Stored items
***

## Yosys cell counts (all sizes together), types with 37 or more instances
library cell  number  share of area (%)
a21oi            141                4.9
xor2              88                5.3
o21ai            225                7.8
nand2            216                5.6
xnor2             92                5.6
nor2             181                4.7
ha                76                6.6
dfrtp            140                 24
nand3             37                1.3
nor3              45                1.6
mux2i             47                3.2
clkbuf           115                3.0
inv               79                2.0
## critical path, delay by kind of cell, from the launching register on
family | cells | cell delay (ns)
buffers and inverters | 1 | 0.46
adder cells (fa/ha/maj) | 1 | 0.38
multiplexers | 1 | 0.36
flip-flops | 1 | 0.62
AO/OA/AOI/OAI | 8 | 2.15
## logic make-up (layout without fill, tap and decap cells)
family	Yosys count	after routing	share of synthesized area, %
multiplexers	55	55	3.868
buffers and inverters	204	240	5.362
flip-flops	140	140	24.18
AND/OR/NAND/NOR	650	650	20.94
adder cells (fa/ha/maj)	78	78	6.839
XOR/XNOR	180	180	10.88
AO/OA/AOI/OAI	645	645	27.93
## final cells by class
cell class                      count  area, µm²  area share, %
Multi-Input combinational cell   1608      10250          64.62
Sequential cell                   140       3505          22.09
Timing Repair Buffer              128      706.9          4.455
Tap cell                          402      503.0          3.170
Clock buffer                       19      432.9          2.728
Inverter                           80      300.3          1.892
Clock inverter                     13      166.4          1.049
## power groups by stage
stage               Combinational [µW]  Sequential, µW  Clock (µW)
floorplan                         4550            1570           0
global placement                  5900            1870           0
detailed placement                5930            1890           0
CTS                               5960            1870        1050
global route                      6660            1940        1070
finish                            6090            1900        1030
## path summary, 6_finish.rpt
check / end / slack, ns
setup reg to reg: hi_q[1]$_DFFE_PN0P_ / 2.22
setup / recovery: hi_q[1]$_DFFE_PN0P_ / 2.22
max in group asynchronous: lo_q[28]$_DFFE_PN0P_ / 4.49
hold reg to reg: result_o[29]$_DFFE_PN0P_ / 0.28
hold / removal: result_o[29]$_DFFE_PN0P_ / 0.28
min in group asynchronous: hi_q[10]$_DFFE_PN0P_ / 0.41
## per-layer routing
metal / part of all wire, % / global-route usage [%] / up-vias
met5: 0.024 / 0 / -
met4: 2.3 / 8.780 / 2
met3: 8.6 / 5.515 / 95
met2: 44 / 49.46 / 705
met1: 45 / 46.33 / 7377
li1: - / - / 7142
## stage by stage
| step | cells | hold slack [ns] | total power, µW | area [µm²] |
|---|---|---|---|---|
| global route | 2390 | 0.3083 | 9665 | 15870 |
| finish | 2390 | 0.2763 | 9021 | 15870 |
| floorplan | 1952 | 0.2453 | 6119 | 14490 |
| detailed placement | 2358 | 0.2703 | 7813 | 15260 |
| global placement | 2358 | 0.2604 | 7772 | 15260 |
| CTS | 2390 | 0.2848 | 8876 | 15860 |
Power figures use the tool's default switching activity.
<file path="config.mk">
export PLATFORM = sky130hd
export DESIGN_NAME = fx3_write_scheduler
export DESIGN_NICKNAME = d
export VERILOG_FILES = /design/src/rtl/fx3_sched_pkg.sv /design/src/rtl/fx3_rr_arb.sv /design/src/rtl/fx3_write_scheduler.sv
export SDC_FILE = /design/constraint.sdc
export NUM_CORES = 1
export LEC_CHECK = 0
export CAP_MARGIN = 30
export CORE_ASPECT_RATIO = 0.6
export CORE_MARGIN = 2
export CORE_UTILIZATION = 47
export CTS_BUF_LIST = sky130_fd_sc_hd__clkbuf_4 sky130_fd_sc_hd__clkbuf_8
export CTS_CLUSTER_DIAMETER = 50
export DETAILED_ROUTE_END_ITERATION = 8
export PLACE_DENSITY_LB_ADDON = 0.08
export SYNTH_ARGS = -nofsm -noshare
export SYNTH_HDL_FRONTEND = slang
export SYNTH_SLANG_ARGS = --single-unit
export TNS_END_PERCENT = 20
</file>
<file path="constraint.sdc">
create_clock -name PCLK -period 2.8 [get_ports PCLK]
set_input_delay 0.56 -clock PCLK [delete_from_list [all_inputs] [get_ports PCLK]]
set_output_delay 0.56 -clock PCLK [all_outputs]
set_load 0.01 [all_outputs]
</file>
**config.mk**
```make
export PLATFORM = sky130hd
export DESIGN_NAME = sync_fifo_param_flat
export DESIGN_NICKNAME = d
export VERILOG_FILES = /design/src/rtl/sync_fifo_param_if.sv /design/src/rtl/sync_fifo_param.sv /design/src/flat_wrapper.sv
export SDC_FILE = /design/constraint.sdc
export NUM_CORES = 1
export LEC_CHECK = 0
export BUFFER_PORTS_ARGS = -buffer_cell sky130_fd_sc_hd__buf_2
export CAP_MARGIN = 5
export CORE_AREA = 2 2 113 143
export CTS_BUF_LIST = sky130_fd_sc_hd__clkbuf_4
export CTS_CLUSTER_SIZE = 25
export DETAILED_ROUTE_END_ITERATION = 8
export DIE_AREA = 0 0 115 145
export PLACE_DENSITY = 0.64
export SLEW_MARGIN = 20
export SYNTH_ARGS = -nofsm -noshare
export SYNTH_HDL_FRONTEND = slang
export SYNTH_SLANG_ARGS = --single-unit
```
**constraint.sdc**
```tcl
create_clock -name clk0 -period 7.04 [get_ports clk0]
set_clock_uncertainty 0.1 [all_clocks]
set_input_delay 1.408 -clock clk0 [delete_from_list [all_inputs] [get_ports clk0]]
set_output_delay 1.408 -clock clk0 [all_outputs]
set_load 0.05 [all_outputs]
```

***

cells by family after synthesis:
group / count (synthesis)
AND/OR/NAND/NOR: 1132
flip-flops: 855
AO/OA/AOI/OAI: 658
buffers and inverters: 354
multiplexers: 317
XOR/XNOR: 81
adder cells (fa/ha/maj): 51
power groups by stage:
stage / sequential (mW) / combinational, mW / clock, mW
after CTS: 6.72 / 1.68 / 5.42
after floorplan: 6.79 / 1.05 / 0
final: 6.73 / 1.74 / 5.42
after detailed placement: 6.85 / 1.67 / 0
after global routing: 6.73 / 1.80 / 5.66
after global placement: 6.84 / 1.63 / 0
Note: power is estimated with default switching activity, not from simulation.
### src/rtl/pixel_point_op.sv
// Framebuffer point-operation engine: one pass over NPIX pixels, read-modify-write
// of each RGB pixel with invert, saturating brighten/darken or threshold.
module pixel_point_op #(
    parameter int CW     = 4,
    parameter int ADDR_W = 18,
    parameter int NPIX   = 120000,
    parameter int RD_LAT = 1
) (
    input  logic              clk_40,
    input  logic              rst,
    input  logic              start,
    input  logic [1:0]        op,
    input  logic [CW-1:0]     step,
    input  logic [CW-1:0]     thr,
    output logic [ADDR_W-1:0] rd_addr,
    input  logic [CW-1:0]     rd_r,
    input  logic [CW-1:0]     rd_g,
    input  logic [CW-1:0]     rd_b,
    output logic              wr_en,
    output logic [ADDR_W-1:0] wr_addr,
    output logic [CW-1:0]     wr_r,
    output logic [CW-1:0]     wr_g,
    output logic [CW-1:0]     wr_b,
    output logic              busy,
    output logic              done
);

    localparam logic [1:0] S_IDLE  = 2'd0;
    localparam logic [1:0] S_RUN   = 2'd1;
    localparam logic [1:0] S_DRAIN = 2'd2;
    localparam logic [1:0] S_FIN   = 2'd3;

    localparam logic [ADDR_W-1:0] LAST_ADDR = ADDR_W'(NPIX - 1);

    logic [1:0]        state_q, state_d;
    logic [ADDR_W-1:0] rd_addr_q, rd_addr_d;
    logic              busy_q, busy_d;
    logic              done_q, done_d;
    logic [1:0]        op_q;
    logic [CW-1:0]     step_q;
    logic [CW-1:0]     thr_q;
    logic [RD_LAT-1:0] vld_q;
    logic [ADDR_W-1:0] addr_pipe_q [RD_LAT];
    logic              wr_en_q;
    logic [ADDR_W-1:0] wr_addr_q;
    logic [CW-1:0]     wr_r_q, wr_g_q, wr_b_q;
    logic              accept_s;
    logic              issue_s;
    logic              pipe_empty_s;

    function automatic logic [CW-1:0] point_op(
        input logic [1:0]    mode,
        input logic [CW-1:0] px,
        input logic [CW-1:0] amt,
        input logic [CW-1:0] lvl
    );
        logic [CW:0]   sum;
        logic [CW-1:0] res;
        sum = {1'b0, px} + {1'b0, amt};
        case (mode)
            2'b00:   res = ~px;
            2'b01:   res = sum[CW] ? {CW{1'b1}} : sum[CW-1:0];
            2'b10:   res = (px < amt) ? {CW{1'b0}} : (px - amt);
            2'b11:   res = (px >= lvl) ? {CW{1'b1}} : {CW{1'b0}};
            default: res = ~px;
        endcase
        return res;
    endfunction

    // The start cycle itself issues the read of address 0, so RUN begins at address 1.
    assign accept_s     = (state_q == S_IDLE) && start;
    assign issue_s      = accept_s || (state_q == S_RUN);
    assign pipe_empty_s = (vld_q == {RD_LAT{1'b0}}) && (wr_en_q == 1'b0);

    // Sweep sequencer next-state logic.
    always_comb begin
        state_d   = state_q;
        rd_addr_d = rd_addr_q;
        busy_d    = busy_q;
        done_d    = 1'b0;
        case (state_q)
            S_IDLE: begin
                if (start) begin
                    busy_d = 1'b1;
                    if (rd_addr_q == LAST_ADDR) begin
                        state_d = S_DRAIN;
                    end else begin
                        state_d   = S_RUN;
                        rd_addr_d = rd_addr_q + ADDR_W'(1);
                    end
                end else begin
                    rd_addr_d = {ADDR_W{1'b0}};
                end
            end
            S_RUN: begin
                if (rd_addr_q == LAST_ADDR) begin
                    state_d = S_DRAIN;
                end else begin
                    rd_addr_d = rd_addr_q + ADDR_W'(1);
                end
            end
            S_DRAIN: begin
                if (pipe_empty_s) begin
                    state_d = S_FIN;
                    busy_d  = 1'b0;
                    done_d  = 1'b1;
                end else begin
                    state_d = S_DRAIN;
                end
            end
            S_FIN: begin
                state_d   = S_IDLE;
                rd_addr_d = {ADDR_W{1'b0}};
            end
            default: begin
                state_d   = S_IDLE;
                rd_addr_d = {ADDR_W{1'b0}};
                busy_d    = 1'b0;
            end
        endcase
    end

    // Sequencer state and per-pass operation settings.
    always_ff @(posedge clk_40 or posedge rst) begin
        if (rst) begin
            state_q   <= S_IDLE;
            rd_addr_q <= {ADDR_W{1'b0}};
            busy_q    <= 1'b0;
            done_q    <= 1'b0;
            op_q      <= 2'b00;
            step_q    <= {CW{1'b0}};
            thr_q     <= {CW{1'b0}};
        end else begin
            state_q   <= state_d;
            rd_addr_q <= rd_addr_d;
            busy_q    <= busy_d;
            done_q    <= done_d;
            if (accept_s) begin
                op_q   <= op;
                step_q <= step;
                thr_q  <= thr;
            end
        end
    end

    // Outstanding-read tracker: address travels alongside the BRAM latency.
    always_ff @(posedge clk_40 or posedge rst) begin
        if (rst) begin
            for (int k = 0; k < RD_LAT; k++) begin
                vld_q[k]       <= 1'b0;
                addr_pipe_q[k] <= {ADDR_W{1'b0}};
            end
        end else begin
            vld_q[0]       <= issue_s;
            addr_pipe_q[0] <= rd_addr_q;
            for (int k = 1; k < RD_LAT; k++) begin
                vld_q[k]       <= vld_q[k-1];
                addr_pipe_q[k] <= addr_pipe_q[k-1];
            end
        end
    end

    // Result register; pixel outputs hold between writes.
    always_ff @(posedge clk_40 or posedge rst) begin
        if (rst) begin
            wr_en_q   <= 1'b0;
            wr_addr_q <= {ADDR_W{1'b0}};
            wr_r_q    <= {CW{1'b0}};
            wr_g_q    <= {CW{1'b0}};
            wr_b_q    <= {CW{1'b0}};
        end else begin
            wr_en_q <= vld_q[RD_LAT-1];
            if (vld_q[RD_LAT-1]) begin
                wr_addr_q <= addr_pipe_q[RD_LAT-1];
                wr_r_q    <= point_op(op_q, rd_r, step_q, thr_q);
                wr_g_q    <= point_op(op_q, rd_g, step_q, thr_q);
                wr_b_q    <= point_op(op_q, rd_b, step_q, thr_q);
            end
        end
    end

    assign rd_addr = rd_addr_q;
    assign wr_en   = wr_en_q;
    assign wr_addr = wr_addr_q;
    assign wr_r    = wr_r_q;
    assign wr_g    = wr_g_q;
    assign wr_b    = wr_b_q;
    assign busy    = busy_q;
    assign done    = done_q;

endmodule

***

Task prompt: Copy the records above exactly, beginning at the line that contains "area share, %" and stopping after the line that contains "hold / removal: result_o[29]$_DFFE_PN0P_".

Solved problem:
cell class                      count  area, µm²  area share, %
Multi-Input combinational cell   1608      10250          64.62
Sequential cell                   140       3505          22.09
Timing Repair Buffer              128      706.9          4.455
Tap cell                          402      503.0          3.170
Clock buffer                       19      432.9          2.728
Inverter                           80      300.3          1.892
Clock inverter                     13      166.4          1.049
## power groups by stage
stage               Combinational [µW]  Sequential, µW  Clock (µW)
floorplan                         4550            1570           0
global placement                  5900            1870           0
detailed placement                5930            1890           0
CTS                               5960            1870        1050
global route                      6660            1940        1070
finish                            6090            1900        1030
## path summary, 6_finish.rpt
check / end / slack, ns
setup reg to reg: hi_q[1]$_DFFE_PN0P_ / 2.22
setup / recovery: hi_q[1]$_DFFE_PN0P_ / 2.22
max in group asynchronous: lo_q[28]$_DFFE_PN0P_ / 4.49
hold reg to reg: result_o[29]$_DFFE_PN0P_ / 0.28
hold / removal: result_o[29]$_DFFE_PN0P_ / 0.28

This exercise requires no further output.